Wednesday, March 08, 2006

Mediator Testifies As To Party Capacity!

The Tennessee case of McMahan v. McMahan, 2005 Tenn. App. LEXIS 756 (Tenn. App. 2005) is very instructive for mediators on how a mediator might testify as to party capacity without violating confidentiality. There’s also much more of value on other points in the opinion.

The Husband moved to enforce a handwritten mediation agreement which the Wife and Husband and their counsel signed or initialed, when the Wife attempted to repudiate the longhand agreement, arguing that it was not enforceable because of duress, lack of capacity, and that it was not intended to be an enforceable agreement.

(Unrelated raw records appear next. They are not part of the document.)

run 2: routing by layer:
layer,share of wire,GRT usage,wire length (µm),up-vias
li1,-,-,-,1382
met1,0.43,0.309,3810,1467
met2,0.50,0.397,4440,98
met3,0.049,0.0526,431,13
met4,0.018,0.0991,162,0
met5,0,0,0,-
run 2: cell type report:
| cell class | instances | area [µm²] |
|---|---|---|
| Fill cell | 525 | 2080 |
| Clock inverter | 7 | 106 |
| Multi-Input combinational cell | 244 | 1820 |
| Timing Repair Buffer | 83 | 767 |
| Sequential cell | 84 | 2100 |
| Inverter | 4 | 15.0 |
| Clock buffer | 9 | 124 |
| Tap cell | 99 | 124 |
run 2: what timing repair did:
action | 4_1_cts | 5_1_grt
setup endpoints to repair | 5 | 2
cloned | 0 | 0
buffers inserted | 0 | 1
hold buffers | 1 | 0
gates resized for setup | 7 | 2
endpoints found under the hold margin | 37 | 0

The trial court held a hearing at which the mediator testified that Wife's mental condition did not appear impaired during the mediation. The appellate court found that the mediator in this case was careful not to testify to statements or assertive conduct made by Wife. She did not disclose confidential information or attempt to prove liability via conduct or statements made in the course of the mediation. The trial court then enforced the agreement and this was affirmed on appeal.

Florida Rules for Certified and Court-Appointed Mediators, Rule 10.310 (d), Self-Determination, Postponement or Cancellation provides that “If, for any reason, a party is unable to freely exercise self-determination, a mediator shall cancel or postpone a mediation.”

Florida Rules for Certified and Court-Appointed Mediators, Rule 10.420(b), Conduct of Mediation, Adjournment or Termination, provides that

A mediator shall:

(1) adjourn the mediation upon agreement of the parties;

(2) adjourn or terminate any mediation which, if continued, would result in unreasonable emotional or monetary costs to the parties;

(3) adjourn or terminate the mediation if the mediator believes the case is unsuitable for mediation or any party is unable or unwilling to participate meaningfully in the process;

(4) terminate a mediation entailing fraud, duress, the absence of bargaining ability, or unconscionability; and

(5) terminate any mediation if the physical safety of any person is endangered by the continuation of mediation.

[Emphasis added.]

While we’re to be non-judgmental as between the parties, aren’t mediators making “judgment calls” all the time? Take a look at how the mediator was permitted to testify and reconcile the testimony with the above rules.